* Problem details:
Reproduce the entries shown below only from the line with "(cnt == CW'(1));" down to the line with "bus_imem_write_adr, bus_imem_write, bus_imem_in);", keeping both end lines and copying each one exactly.
*** Data shown Section Begins ***
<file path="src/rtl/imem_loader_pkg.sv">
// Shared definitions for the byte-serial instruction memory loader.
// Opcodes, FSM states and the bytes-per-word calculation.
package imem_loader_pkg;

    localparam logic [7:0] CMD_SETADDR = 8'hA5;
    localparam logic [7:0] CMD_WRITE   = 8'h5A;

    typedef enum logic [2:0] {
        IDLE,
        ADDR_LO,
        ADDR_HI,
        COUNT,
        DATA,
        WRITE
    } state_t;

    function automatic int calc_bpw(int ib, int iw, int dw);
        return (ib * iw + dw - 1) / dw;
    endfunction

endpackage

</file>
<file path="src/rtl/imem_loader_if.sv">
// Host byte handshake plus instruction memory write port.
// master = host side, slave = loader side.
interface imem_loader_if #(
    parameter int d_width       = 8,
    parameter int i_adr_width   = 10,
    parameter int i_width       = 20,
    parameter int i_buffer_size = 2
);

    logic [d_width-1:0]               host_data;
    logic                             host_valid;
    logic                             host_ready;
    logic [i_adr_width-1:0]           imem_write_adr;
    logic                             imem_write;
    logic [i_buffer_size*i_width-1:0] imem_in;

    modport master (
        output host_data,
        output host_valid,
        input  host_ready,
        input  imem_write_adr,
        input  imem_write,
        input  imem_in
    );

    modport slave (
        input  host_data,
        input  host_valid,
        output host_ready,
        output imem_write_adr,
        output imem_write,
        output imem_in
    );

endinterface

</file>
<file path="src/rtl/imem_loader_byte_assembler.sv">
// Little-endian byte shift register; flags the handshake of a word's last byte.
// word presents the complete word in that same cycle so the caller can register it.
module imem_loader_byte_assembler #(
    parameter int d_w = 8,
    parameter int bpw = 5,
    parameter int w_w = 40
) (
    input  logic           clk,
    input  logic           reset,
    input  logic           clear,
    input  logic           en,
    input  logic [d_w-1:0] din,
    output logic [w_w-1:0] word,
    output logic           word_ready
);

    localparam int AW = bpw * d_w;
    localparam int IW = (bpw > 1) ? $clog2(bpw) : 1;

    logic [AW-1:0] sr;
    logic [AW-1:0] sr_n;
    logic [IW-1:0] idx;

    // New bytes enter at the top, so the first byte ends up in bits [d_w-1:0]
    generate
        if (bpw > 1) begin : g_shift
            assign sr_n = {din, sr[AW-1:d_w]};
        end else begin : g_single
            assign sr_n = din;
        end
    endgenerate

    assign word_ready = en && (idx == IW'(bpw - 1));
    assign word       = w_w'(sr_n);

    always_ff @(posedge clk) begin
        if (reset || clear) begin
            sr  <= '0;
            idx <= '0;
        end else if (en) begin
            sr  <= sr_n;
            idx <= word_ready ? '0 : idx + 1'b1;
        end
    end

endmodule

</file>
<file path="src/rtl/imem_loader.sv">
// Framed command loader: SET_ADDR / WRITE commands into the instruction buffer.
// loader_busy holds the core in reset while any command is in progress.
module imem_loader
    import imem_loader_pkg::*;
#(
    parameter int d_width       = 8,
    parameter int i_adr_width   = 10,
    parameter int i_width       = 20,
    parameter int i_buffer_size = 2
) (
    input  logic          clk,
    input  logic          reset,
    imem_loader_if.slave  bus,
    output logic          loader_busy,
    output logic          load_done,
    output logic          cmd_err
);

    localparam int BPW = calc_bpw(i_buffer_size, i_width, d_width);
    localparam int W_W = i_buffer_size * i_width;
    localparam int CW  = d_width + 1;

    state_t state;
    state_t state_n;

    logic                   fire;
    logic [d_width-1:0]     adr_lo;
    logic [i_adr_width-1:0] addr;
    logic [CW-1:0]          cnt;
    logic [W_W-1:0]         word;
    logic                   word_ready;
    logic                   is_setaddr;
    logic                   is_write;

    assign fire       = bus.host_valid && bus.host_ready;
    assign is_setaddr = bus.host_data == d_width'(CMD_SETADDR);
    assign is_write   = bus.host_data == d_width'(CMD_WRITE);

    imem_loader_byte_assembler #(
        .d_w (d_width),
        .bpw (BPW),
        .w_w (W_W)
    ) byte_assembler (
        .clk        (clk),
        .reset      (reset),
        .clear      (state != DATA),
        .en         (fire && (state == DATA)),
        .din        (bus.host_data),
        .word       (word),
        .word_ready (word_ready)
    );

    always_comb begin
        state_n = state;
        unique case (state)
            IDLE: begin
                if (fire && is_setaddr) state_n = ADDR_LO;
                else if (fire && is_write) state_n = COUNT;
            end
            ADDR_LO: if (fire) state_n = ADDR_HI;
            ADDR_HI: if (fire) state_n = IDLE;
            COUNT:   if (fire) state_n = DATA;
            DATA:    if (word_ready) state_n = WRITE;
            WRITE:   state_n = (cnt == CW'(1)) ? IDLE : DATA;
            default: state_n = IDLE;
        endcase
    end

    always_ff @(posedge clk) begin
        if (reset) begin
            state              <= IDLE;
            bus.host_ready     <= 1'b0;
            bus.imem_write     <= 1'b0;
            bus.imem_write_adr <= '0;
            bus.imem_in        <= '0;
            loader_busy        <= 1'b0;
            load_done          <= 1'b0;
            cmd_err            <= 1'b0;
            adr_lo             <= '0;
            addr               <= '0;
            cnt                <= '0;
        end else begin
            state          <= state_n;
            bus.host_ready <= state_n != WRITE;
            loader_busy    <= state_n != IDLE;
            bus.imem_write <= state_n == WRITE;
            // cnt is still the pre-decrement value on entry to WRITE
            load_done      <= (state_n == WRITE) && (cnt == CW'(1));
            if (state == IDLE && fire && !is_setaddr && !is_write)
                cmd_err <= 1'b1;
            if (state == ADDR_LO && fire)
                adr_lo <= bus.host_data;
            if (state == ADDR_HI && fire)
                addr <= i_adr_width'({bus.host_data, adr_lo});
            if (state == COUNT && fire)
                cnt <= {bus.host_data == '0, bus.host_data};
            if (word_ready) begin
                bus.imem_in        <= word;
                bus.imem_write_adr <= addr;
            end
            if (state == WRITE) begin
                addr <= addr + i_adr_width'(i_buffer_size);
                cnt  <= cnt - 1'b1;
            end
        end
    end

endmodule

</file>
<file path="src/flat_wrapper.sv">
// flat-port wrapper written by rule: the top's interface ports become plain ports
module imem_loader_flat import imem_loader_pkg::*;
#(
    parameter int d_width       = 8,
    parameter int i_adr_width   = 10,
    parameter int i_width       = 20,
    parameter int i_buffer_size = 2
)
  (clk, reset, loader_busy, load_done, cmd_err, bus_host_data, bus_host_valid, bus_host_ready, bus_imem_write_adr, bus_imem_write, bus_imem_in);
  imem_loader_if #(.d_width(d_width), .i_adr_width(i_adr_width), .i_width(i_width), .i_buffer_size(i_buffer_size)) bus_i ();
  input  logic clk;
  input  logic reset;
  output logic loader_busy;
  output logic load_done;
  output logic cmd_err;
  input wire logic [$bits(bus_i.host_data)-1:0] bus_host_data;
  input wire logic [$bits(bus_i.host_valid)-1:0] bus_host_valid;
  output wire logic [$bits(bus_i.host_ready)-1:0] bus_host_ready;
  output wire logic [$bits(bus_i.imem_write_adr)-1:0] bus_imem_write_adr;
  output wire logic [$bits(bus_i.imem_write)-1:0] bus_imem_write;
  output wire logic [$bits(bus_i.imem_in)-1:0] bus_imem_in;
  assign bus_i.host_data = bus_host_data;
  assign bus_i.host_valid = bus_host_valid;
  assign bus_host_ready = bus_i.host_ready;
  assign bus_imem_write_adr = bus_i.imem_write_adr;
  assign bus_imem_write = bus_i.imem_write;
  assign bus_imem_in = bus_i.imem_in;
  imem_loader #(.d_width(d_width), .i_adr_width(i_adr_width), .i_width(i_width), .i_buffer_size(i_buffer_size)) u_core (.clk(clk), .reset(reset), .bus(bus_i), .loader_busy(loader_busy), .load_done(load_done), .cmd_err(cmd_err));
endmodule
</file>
*** Data shown Section Ends ***
* Solution for this exercise:
            load_done      <= (state_n == WRITE) && (cnt == CW'(1));
            if (state == IDLE && fire && !is_setaddr && !is_write)
                cmd_err <= 1'b1;
            if (state == ADDR_LO && fire)
                adr_lo <= bus.host_data;
            if (state == ADDR_HI && fire)
                addr <= i_adr_width'({bus.host_data, adr_lo});
            if (state == COUNT && fire)
                cnt <= {bus.host_data == '0, bus.host_data};
            if (word_ready) begin
                bus.imem_in        <= word;
                bus.imem_write_adr <= addr;
            end
            if (state == WRITE) begin
                addr <= addr + i_adr_width'(i_buffer_size);
                cnt  <= cnt - 1'b1;
            end
        end
    end

endmodule

</file>
<file path="src/flat_wrapper.sv">
// flat-port wrapper written by rule: the top's interface ports become plain ports
module imem_loader_flat import imem_loader_pkg::*;
#(
    parameter int d_width       = 8,
    parameter int i_adr_width   = 10,
    parameter int i_width       = 20,
    parameter int i_buffer_size = 2
)
  (clk, reset, loader_busy, load_done, cmd_err, bus_host_data, bus_host_valid, bus_host_ready, bus_imem_write_adr, bus_imem_write, bus_imem_in);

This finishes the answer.